By Kaushal Agarwal
London, United Kingdom
“We’re all in this together” was a common narration of the pandemic. Online schools, lockdowns, business closures, and health risks were thought to be impacts that affected all of us—equally. After all, I too had to move to online school, my parents too had to work at home, I too faced the risk of catching the virus, and I too experienced being stuck at home with nowhere to go and socialize.
However, as we emerge from the depths of the pandemic, still in its waters, a stark realization has struck. Pandemic policies were experienced unequally, the virus impoverished unequally, the disease killed unequally, and all together COVID-19 has strikingly exposed and exacerbated current inequalities.
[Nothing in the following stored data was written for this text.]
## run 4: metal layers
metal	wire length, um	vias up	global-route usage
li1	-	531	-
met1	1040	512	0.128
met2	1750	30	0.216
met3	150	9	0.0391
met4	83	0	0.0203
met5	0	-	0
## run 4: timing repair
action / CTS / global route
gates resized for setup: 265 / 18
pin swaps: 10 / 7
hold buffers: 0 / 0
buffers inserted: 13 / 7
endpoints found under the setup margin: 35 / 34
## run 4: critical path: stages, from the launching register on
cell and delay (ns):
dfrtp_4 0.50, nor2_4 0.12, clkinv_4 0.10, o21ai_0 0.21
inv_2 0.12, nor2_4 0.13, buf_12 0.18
The following inequalities have been impacted the most: income inequality, gender inequality, regional inequality, and education inequality.
Income/wealth inequality has the most dimensions to it because it encompasses issues including employment loss, amount of savings, remote work opportunities and technology divides. In OECD countries, studies on household income per capita show a rise in incomes through the pandemic period and a reduction of income inequality measured by the GINI coefficient, which is a signal of a rise in income equality . However, these statistics are remarkably misleading, since the decrease in inequality was caused by short-term interventions by governments such as stimulus and relief plans—not due to long-term shifts.
Instead, what we have seen are the tipping signs of increased income inequality for two reasons. Firstly, people in the bottom quintile of the population in OECD countries have experienced the majority of job losses . This not only affects the obvious reduction in household income, but those unemployed face a depreciation of their human capital due to the time away from jobs, which makes them less employable in the future. Secondly, those in higher-income households remained employed and faced a reduction in their consumption—resulting in higher savings. Low-income households saw smaller percentage cuts in their expenditure through the pandemic and returned to pre-pandemic spending much quicker than high-income households . In July 2020, spending of low-income households had returned to its 2019 level, while spending of high-income households was 13% below their baseline level. This is because low-income households are more constrained on how much they can save and spend. After all, their consumption reflects essential spending. Essentially, low-income households couldn't save as much money because a larger chunk of their incomes went to stuff they needed for sustenance whereas the wealthy could save more as the majority of their income went to non-essential items—items whose consumption did and could reduce significantly during the lockdown. The gap in percentage savings directly contributes to the growth of wealth inequality.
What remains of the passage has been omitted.